At which climax old Jem laid his curly head on his arms, and I began to think very seriously.

"How much do you owe?"

Jem couldn't say. He thought he could reckon up, so I got a pencil and made a list from his dictation, and from his memory, which was rather vague. When it was done (and there seemed to be a misty margin beyond), I was horrified. "Why, my dear fellow!" I exclaimed, "if you'd had your allowance ever so regularly, it wouldn't have covered this sort of thing."

"I know, I know," said poor Jem, clutching remorsefully at his curls. "I've been a regular fool! Jack! whatever you do--never tick. It's the very mischief. You never know what you owe, and so you feel vague and order more. And you never know what you don't owe, which is worse, for sometimes you're in such despair, it would be quite a relief to catch some complaint and die. It's like going about with a stone round your neck, and nobody kind enough to drown you. I can't stand any more of it. I shall make a clean breast to Father, and if he can't set me straight, I won't go back; I'll work on the farm sooner, and let him pay my bills instead of my schooling--and serve old Pompous right."

Poor Jem! long after he had cheered up and gone to bed, I sat up and thought. When my premium was paid where was the money for Jem's debts to come from? And would my father be in the humour to pay them? If he did not, Jem would not go back to school. Of that I was quite certain. Jem had thought over his affairs, which was an effort for him, but he always thought in one direction. His thoughts never went backwards and forwards as mine did. If he had made up his mind, there was no more prospect of his changing it than if he had been my father. And if the happy terms between them were broken, and Jem's career checked when he was doing so well!--the scales that weighed my own future were becoming very uneven now.

I clasped my hands and thought. If I ran away, the money would be there for Jem's debts, and his errors would look pale in the light of my audacity, and he would be dearer than ever at home, whilst for me were freedom, independence (for I had not a doubt of earning bread-and-cheese, if only as a working man): perhaps a better understanding with my father when I had been able to prove my courage and industry, or even when he got the temperate and dutiful letter I meant to post to him when I was fairly off; and beyond all, the desire of my eyes, the sight of the world.

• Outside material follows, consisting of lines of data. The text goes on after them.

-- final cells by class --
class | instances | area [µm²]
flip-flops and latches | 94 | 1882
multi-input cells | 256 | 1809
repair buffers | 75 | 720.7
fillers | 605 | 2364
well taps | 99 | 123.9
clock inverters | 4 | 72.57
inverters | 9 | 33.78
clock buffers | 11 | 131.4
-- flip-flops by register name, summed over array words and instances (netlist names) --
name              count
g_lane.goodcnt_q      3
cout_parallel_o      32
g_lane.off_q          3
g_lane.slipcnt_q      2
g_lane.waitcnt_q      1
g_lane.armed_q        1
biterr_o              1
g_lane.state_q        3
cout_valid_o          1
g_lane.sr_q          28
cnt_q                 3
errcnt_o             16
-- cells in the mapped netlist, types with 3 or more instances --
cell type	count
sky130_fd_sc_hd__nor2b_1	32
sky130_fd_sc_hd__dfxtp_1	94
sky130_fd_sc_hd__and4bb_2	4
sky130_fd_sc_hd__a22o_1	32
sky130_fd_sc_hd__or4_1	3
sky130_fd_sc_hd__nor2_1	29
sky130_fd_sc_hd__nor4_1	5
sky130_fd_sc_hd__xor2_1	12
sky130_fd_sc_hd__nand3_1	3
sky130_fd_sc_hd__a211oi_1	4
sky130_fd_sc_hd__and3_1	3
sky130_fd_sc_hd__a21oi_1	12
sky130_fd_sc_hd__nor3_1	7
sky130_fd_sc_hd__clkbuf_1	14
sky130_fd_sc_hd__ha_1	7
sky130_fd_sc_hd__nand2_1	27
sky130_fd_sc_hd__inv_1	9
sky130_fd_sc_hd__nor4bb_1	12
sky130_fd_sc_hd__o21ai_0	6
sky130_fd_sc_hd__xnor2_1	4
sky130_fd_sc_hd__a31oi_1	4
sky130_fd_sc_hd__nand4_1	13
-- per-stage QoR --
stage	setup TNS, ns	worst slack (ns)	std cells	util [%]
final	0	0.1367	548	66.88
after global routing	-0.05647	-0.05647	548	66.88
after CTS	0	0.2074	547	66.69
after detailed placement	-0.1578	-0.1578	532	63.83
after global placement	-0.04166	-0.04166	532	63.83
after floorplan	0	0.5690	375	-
$ cat config.mk
export PLATFORM = sky130hd
export DESIGN_NAME = im_loader
export DESIGN_NICKNAME = d
export VERILOG_FILES = /design/src/rtl/im_loader.sv
export SDC_FILE = /design/constraint.sdc
export NUM_CORES = 1
export LEC_CHECK = 0
export ABC_AREA = 1
export CAP_MARGIN = 20
export CELL_PAD_IN_SITES_DETAIL_PLACEMENT = 2
export CELL_PAD_IN_SITES_GLOBAL_PLACEMENT = 2
export CORE_ASPECT_RATIO = 1.25
export CORE_MARGIN = 2
export CORE_UTILIZATION = 26
export CTS_BUF_LIST = sky130_fd_sc_hd__clkbuf_2
export CTS_CLUSTER_DIAMETER = 200
export DETAILED_ROUTE_END_ITERATION = 8
export HOLD_SLACK_MARGIN = 0.06
export PLACE_DENSITY_LB_ADDON = 0.1
export RECOVER_POWER = 25
export SLEW_MARGIN = 10
export SYNTH_ARGS = -nofsm -noshare
export SYNTH_HDL_FRONTEND = slang
export SYNTH_SLANG_ARGS = --single-unit
$ cat constraint.sdc
create_clock -name clk -period 1.7 [get_ports clk]
set_input_delay 0.255 -clock clk [delete_from_list [all_inputs] [get_ports clk]]
set_output_delay 0.255 -clock clk [all_outputs]
set_load 0.005 [all_outputs]
$ cat src/rtl/im_loader.sv
// Byte-stream instruction-memory programmer: packs big-endian bytes into 32-bit words and writes IM from address 0.
// Optional trailing XOR checksum byte is enabled by defining IM_LOADER_CHECKSUM_EN.
module im_loader #(
  parameter int DataSize = 32,
  parameter int MemSize  = 1024,
  parameter int AddrSize = 10
) (
  input  logic                clk,
  input  logic                reset,
  input  logic                load_start,
  input  logic [AddrSize:0]   load_len,
  input  logic                byte_valid,
  input  logic [7:0]          byte_data,
  output logic                byte_ready,
  output logic                im_we,
  output logic [AddrSize-1:0] im_addr,
  output logic [DataSize-1:0] im_data,
  output logic                cpu_hold,
  output logic                load_done,
  output logic                load_err,
  output logic [2:0]          dbg_state
);

  // Handshake: a byte moves on every rising edge where byte_valid && byte_ready;
  // the source must hold byte_data stable while byte_valid is high and byte_ready is low.
  typedef enum logic [2:0] {
    IDLE    = 3'd0,
    COLLECT = 3'd1,
    WRITE   = 3'd2,
`ifdef IM_LOADER_CHECKSUM_EN
    CHK     = 3'd3,
`endif
    DONE    = 3'd4
  } state_t;

  localparam logic [AddrSize:0] MemSizeL = (AddrSize+1)'(MemSize);

  state_t              state_q, state_d;
  logic [1:0]          byte_cnt_q, byte_cnt_d;
  logic [AddrSize:0]   word_cnt_q, word_cnt_d;
  logic [AddrSize:0]   len_q, len_d;
  logic [DataSize-1:0] shift_q, shift_d;
  logic                err_q, err_d;
`ifdef IM_LOADER_CHECKSUM_EN
  logic [7:0]          csum_q, csum_d;
`endif

  always_ff @(posedge clk or negedge reset) begin
    if (!reset) begin
      state_q    <= IDLE;
      byte_cnt_q <= '0;
      word_cnt_q <= '0;
      len_q      <= '0;
      shift_q    <= '0;
      err_q      <= 1'b0;
`ifdef IM_LOADER_CHECKSUM_EN
      csum_q     <= '0;
`endif
    end else begin
      state_q    <= state_d;
      byte_cnt_q <= byte_cnt_d;
      word_cnt_q <= word_cnt_d;
      len_q      <= len_d;
      shift_q    <= shift_d;
      err_q      <= err_d;
`ifdef IM_LOADER_CHECKSUM_EN
      csum_q     <= csum_d;
`endif
    end
  end

  always_comb begin
    state_d    = state_q;
    byte_cnt_d = byte_cnt_q;
    word_cnt_d = word_cnt_q;
    len_d      = len_q;
    shift_d    = shift_q;
    err_d      = err_q;
`ifdef IM_LOADER_CHECKSUM_EN
    csum_d     = csum_q;
`endif
    byte_ready = 1'b0;
    case (state_q)
      IDLE, DONE: begin
        if (load_start) begin
          if (load_len == '0) begin
            state_d = DONE;
            err_d   = 1'b0;
          end else if (load_len > MemSizeL) begin
            state_d = DONE;
            err_d   = 1'b1;
          end else begin
            state_d    = COLLECT;
            word_cnt_d = '0;
            byte_cnt_d = '0;
            len_d      = load_len;
            err_d      = 1'b0;
`ifdef IM_LOADER_CHECKSUM_EN
            csum_d     = '0;
`endif
          end
        end
      end
      COLLECT: begin
        byte_ready = 1'b1;
        if (byte_valid) begin
          shift_d    = {shift_q[DataSize-9:0], byte_data};
          byte_cnt_d = byte_cnt_q + 2'd1;
`ifdef IM_LOADER_CHECKSUM_EN
          csum_d     = csum_q ^ byte_data;
`endif
          if (byte_cnt_q == 2'd3) state_d = WRITE;
        end
      end
      WRITE: begin
        word_cnt_d = word_cnt_q + 1'b1;
        if (word_cnt_d == len_q) begin
`ifdef IM_LOADER_CHECKSUM_EN
          state_d = CHK;
`else
          state_d = DONE;
`endif
        end else begin
          state_d = COLLECT;
        end
      end
`ifdef IM_LOADER_CHECKSUM_EN
      CHK: begin
        byte_ready = 1'b1;
        if (byte_valid) begin
          err_d   = (byte_data != csum_q);
          state_d = DONE;
        end
      end
`endif
      default: state_d = IDLE;
    endcase
  end

  // Write port is driven straight from the counters so reset values fall out naturally.
  assign im_we     = (state_q == WRITE);
  assign im_addr   = word_cnt_q[AddrSize-1:0];
  assign im_data   = shift_q;
  assign load_done = (state_q == DONE);
  assign load_err  = err_q;
  assign cpu_hold  = !((state_q == DONE) && !err_q);
  assign dbg_state = state_q;

endmodule

==> impl_metrics.json, run 1 <==
{
  "worstReg2RegEnd": "dbg_state[0]",
  "dpl_cell_area_um2": 4190,
  "hold_depth": 3,
  "maxSlewViolCount": 0,
  "layout-area-overhead-vs-synth_pct": 63.8,
  "holdPathEnd": "im_data[1]",
  "synth_mux_area_share_pct": 0,
  "finalSetupViolCount": 20,
  "end_kind": "flop",
  "combPwrFrac_pct": 56.9,
  "final_cell_area_um2": 5000,
  "crit_top_cell": "nand2_1",
  "grt_max_degree": 33,
  "drc": 0,
  "fin_crit_sh_pct": 110,
  "pwr-share-clk_pct": 10.2,
  "r2r_cells": 15,
  "root_buffer": "clkbuf_2",
  "synthCells": 405,
  "ys_types": 28,
  "vias": 3232,
  "ir_worst_vdd_mv": 0.778,
  "num_io_pins": 73,
  "wire_per_inst_um": 16.0,
  "via_per_inst": 4.55,
  "drt-total-wl_um": 11300,
  "netlist_area_um2": 3050,
  "grt_pass1_vias": 3566,
  "worst_pin_slew_ns": 1.10,
  "dp_hpwl_um": 7420,
  "synth_compound_area_share_pct": 3.94,
  "firstDrtPassIters": 4,
  "power_density_nw_per_um2": 1440,
  "yosysSeqAreaShare_pct": 49.2,
  "crit_required_ns": 2.11,
  "synth_fa_ha_area_share_pct": 0.820,
  "cp-start-kind": "flop",
  "finalClockSkew_ns": 0.0290,
  "cp_max_fo": 4,
  "min_period_ns": 1.87,
  "core_area_um2": 11600,
  "n_antenna_cell": 0,
  "r2r-start": "word_cnt_q[1]",
  "fmax_mhz": 534,
  "violations": "negative setup slack",
  "cpPeakStageDelay_ns": 0.43,
  "synth.avg_cell_area_um2": 7.54,
  "clkSinkCount": 60,
  "final_nets": 594,
  "sw_frac_of_total_pct": 40.6,
  "cts_tree": "done",
  "r2r_setup_slack_ns": -0.17,
  "grt_use_total_pct": 17.3,
  "worstPathCellList": "ha_4, nand2_4, buf_6, nor2_4, nand2_2, o21ai_2, nand2_1, nand2_1, nand2_2, inv_2, nand3_1, nand2_1, nand2_1, nand2_1, nand2_1",
  "status": "complete, but fails checks",
  "hold_viol": 0,
  "fin_tns_setup_ns": -1.17,
  "cts_max_level": 3,
  "cts_buffer_depth": 2,
  "num_rows": 44,
  "layout_setup_ws_ns": -0.173,
  "netSwitchingPower_w": 0.00293,
  "clock_latency_ns": 0.51,
  "clkTransAtPathRegs_ns": 0.19,
  "rsz0062_at_grt": "true",
  "die_area_um2": 12600,
  "slew_headroom_pct": 26.6,
  "drive_above_1_share_pct": 33.2,
  "start_util_pct": 26.4,
  "yosys_warnings": 0,
  "hp-start": "byte_data[1]",
  "hp-class": "in -> reg",
  "drtIter0Drc": 45,
  "intPower_w": 0.00429,
  "fill_cells": 1353,
  "synth_xor_area_share_pct": 0,
  "cp_slowest_cell": "dfrtp_1",
  "die_w_um": 101,
  "arrival_ns": 2.28,
  "synth_top_family_by_area": "simple AND/OR/NAND/NOR gates",
  "critPathLaunch": "word_cnt_q[1]",
  "overflow": 0,
  "antenna_found_initial": 0,
  "gp_congestion": 0.710,
  "portBuffers": 72,
  "grt_pass1_wl_um": 17200,
  "syn_nets": 430,
  "crit_type": "reg -> reg",
  "p_seq_share_pct": 32.9,
  "synth-seq-cells": 60,
  "yosys.area_share.simple_pct": 36.9,
  "die_h_um": 125,
  "max_cap_viol_count": 0,
  "p_leak_nw": 2.82,
  "final_antenna_net_count": 0,
  "cts_made_buffers": 9
}
## power by group through the flow
stage	Combinational, W	Sequential (W)	Clock [W]
finish	0.00411	0.00238	0.000735
global route	0.00453	0.00245	0.000827
CTS	0.00345	0.00235	0.000770
detailed placement	0.00292	0.00242	0
global placement	0.00280	0.00239	0
floorplan	0.00127	0.00239	0
## area by class of cell
class | count | area [um2] | area share (%)
clock buffers | 11 | 55.1 | 1.10
clock inverters | 4 | 17.5 | 0.350
well taps | 138 | 173 | 3.45
repair buffers | 174 | 1610 | 32.1
flip-flops and latches | 60 | 1510 | 30.2
multi-input cells | 289 | 1500 | 29.9
inverters | 35 | 144 | 2.88
## cell usage in the layout (no fill, tap or decap), types with 2 or more instances in the layout
| master | instances |
|---|---|
| buf_12 | 3 |
| buf_2 | 4 |
| buf_4 | 79 |
| buf_6 | 18 |
| clkbuf_16 | 2 |
| clkbuf_2 | 11 |
| clkdlybuf4s50_1 | 26 |
| clkinv_1 | 3 |
| clkinv_2 | 2 |
| dfrtp_1 | 55 |
| dfrtp_2 | 5 |
| dlygate4sd2_1 | 23 |
| dlymetal6s2s_1 | 15 |
| inv_1 | 29 |
| inv_2 | 2 |
| nand2_1 | 165 |
| nand2_2 | 25 |
| nand2_4 | 15 |
| nand3_1 | 28 |
| nand3b_1 | 2 |
| nand4_1 | 2 |
| nor2_1 | 12 |
| nor2_2 | 5 |
| nor2_4 | 7 |
| o21ai_0 | 5 |
| o21ai_1 | 12 |
## critical path, delay by kind of cell (launching register included)
family,cells,cell delay [ns]
AND/OR/NAND/NOR,11,0.83
flip-flops,1,0.43
buffers and inverters,2,0.19
adder cells (fa/ha/maj),1,0.17
AO/OA/AOI/OAI,1,0.17
## sequential cells by signal, summed over array words and instances (netlist names)
| register | count |
|---|---|
| byte_cnt_q | 2 |
| len_q | 11 |
| load_err | 1 |
| dbg_state | 3 |
| word_cnt_q | 11 |
| im_data | 32 |
## layer usage
layer  global-route usage [%]  up-vias  part of all wire (%)
li1                         -     1567                     -
met1                     19.2     1590                    39
met2                     31.5       60                    55
met3                     3.86       15                   3.9
met4                     6.52        0                   2.0
met5                        0        -                     0
## cells in the mapped netlist
library cell	instances	area share (%)
nand3_2	1	0.33
nand3b_1	2	0.49
nand2_4	1	0.37
nand2_1	200	25
or2_1	1	0.21
buf_2	3	0.49
o21ai_1	9	1.5
nand3_1	29	4.8
nor2_2	5	1.0
ha_1	2	0.82
clkbuf_1	4	0.49
nor4_4	1	0.70
inv_1	33	4.1
nor2_1	16	2.0
buf_4	11	2.7
o21ai_0	8	1.3
o21ai_2	1	0.29
nand2_2	4	0.82
nor2_4	3	1.1
a21oi_1	1	0.16
nor3_1	1	0.16
o211ai_2	1	0.41
buf_6	3	1.1
clkinv_1	1	0.12
dfrtp_1	60	49
nand4_1	2	0.41
a21oi_2	1	0.29
inv_2	1	0.12
## cell families after synthesis
family                   count (synthesis)
flip-flops                              60
AND/OR/NAND/NOR                        266
AO/OA/AOI/OAI                           21
buffers and inverters                   56
adder cells (fa/ha/maj)                  2
## what timing repair did
action	4_1_cts	5_1_grt
setup buffers	45	8
endpoints found under the setup margin	49	55
pin swaps	12	19
hold buffers	1	0
cloned	0	3
hold endpoints to repair	18	0
gates resized for setup	74	84
## how the worst max path moves through the flow
stage / slack (ns) / to
2_1_floorplan: 0.04 / dbg_state[0]
3_3_place_gp: -0.29 / dbg_state[0]
3_5_place_dp: -0.40 / byte_cnt_q[0]
4_1_cts: -0.22 / dbg_state[0]
5_1_grt: -0.36 / dbg_state[0]
6_report: -0.17 / dbg_state[0]
## per-stage QoR
stage | setup WS, ns | power, W | util (%) | instances | hold slack, ns
CTS | -0.217 | 0.00656 | 40.2 | 700 | 0.211
global placement | -0.288 | 0.00519 | 36.2 | 640 | 0.251
detailed placement | -0.399 | 0.00534 | 36.2 | 640 | 0.261
floorplan | 0.0424 | 0.00366 | - | 405 | -0.0406
global route | -0.357 | 0.00781 | 43.2 | 711 | 0.223
finish | -0.173 | 0.00722 | 43.2 | 711 | 0.257
Power figures use the tool's default switching activity.
==> inputs of run 2 (changes only) <==
--- a/config.mk
+++ b/config.mk
@@ -16,7 +16,7 @@
 export CTS_CLUSTER_DIAMETER = 200
 export DETAILED_ROUTE_END_ITERATION = 8
 export HOLD_SLACK_MARGIN = 0.06
-export PLACE_DENSITY_LB_ADDON = 0.1
+export PLACE_DENSITY = 0.89
 export RECOVER_POWER = 25
 export SLEW_MARGIN = 10
 export SYNTH_ARGS = -nofsm -noshare
==> impl_metrics.json, run 2 (synthesis gave the netlist of run 1 again) <==
{
  "cp_max_fo": 7,
  "layout_commonest_cell": "nand2_1",
  "fill_cells": 1327,
  "core_area_um2": 11600,
  "fmax_mhz": 510,
  "hold_slack_ns": 0.214,
  "crit_required_ns": 2.16,
  "firstDrtPassIters": 4,
  "design_power_total_w": 0.00710,
  "r2r_cells": 15,
  "cts_tree": "done",
  "r2r-start": "word_cnt_q[1]",
  "grt_pass1_wl_um": 19000,
  "overflow": 0,
  "grt_use_total_pct": 19.5,
  "start_util_pct": 26.4,
  "cpPeakStageDelay_ns": 0.48,
  "final_antenna_net_count": 0,
  "gp_congestion": 0.741,
  "die_area_um2": 12600,
  "antenna_found_initial": 0,
  "path_buf_inv": 1,
  "worstSetupEndpoint": "dbg_state[0]",
  "drive_above_1_share_pct": 27.0,
  "worst_pin_slew_ns": 0.751,
  "max_cap_viol_count": 0,
  "violations": "negative setup slack",
  "via_per_inst": 4.68,
  "vias": 3230,
  "rsz0062_at_grt": "true",
  "finalSetupViolCount": 12,
  "cp_slowest_cell": "dfrtp_1",
  "portBuffers": 72,
  "root_buffer": "clkbuf_2",
  "dp_hpwl_um": 7990,
  "wire_per_inst_um": 18.2,
  "clkSinkCount": 60,
  "cp_num_cells": 15,
  "cts_max_level": 3,
  "drc": 0,
  "drt-total-wl_um": 12600,
  "hp-class": "in -> async",
  "grt_pass1_vias": 3704,
  "p_leak_nw": 2.52,
  "worstPathCellList": "ha_4, nand2_8, inv_1, nand2_2, nand2_2, nand2_1, nand2_1, nor2_2, nand2_1, nor2_2, nand3_1, nand2_1, nand2_1, nand2_1, nand2_1",
  "grt_max_degree": 42,
  "slew_headroom_pct": 49.9,
  "finalClockSkew_ns": 0.0226,
  "power_density_nw_per_um2": 1520,
  "n_antenna_cell": 0,
  "num_rows": 44,
  "critPathLaunch": "word_cnt_q[1]",
  "ir_worst_vdd_mv": 0.596,
  "end_kind": "flop",
  "final_cell_mix": "nand2_1, buf_4, dfrtp_1, dlygate4sd2_1, inv_1",
  "die_h_um": 125,
  "worstReg2RegEnd": "dbg_state[0]",
  "final_nets": 572,
  "drtIter0Drc": 58,
  "crit_top_cell": "nand2_1",
  "largest_reg_flops": 32,
  "layout_setup_ws_ns": -0.259,
  "maxSlewViolCount": 0,
  "status": "complete, but fails checks",
  "layout-area-overhead-vs-synth_pct": 53.3,
  "fin_tns_setup_ns": -1.21,
  "fin_crit_sh_pct": 115,
  "r2r_setup_slack_ns": -0.26,
  "clock_latency_ns": 0.54,
  "clkTransAtPathRegs_ns": 0.21,
  "cts_made_buffers": 9,
  "crit_family": "simple AND/OR/NAND/NOR gates",
  "arrival_ns": 2.42,
  "crit_type": "reg -> reg",
  "cts_buffer_depth": 2,
  "num_io_pins": 73,
  "min_period_ns": 1.96,
  "hold_viol": 0,
  "cp-start-kind": "flop",
  "die_w_um": 101
}
run 2: per-layer routing:
metal | routed length (um) | vias up | track usage, %
li1 | - | 1525 | -
met1 | 4720 | 1609 | 20.3
met2 | 6910 | 72 | 38.0
met3 | 577 | 24 | 5.14
met4 | 354 | 0 | 4.77
met5 | 0 | - | 0
run 2: timing repair:
item                                    CTS  global route
endpoints found under the setup margin   52            39
cloned                                    0             1
pin swaps                                 6            18
setup buffers                            39             9
hold endpoints to repair                 60             0
hold buffers                              1             0
gates resized for setup                  94            29
run 2: stage by stage:
stage	util (%)	instances	cell area, um2	setup slack, ns
after global placement	35.3	627	4080	-0.244
final	40.5	690	4680	-0.259
after CTS	39.1	682	4520	-0.283
after detailed placement	35.3	627	4080	-0.319
after global routing	40.5	690	4680	-0.447
after floorplan	-	405	3050	0.0424
run 2: worst min path at each step:
| stage | depth (start not counted) | to | start | slack [ns] |
|---|---|---|---|---|
| 2_1_floorplan | 0 | byte_cnt_q[0] | reset | -0.04 |
| 3_3_place_gp | 1 | word_cnt_q[3] | reset | 0.15 |
| 3_5_place_dp | 1 | word_cnt_q[3] | reset | 0.16 |
| 4_1_cts | 2 | word_cnt_q[3] | reset | 0.07 |
| 5_1_grt | 3 | im_data[1] | byte_data[1] | 0.17 |
| 6_report | 2 | word_cnt_q[3] | reset | 0.21 |
run 2: final cells by class:
| type | count | area, um2 | area share [%] |
|---|---|---|---|
| Tap cell | 138 | 173 | 3.69 |
| Clock buffer | 10 | 50.0 | 1.07 |
| Inverter | 35 | 136 | 2.92 |
| Timing Repair Buffer | 152 | 1340 | 28.5 |
| Multi-Input combinational cell | 289 | 1410 | 30.2 |
| Clock inverter | 6 | 63.8 | 1.36 |
| Sequential cell | 60 | 1510 | 32.2 |
run 2: report_power, final:
group / internal, W / switching (W)
clock network: 0.000344 / 0.000630
registers: 0.00198 / 0.000404
logic: 0.00182 / 0.00193
total: 0.00414 / 0.00296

Should I stay now? And for what? To see old Jem at logger-heads with my father, and perhaps demoralized by an inferior school? To turn my own back and shut my eyes for ever on all that the wide seas embrace; my highest goal to be to grow as rich as Uncle Henry or richer, and perhaps as mean or meaner? Should I choose for life a life I hated, and set seals to my choice by drinking silver-top with the Jew-clerk?--No, Moses, no!

* * * * *

I got up soon after dawn and was in the garden at sunrise the morning that I ran away. I had made my plans carefully, and carried them out, so far with success.

Including the old miser's bequest which his lawyer had paid, there were thirteen pounds to my name in the town savings-bank, and this sum I had drawn out to begin life with. I wrapped a five-pound note in a loving letter to Jem, and put both into the hymn-book on his shelf--I knew it would not be opened till Sunday. Very few runaways have as much as eight pounds to make a start with: and as one could not be quite certain how my father would receive Jem's confession, I thought he might be glad of a few pounds of his own, and I knew he had spent his share of the miser's money long ago.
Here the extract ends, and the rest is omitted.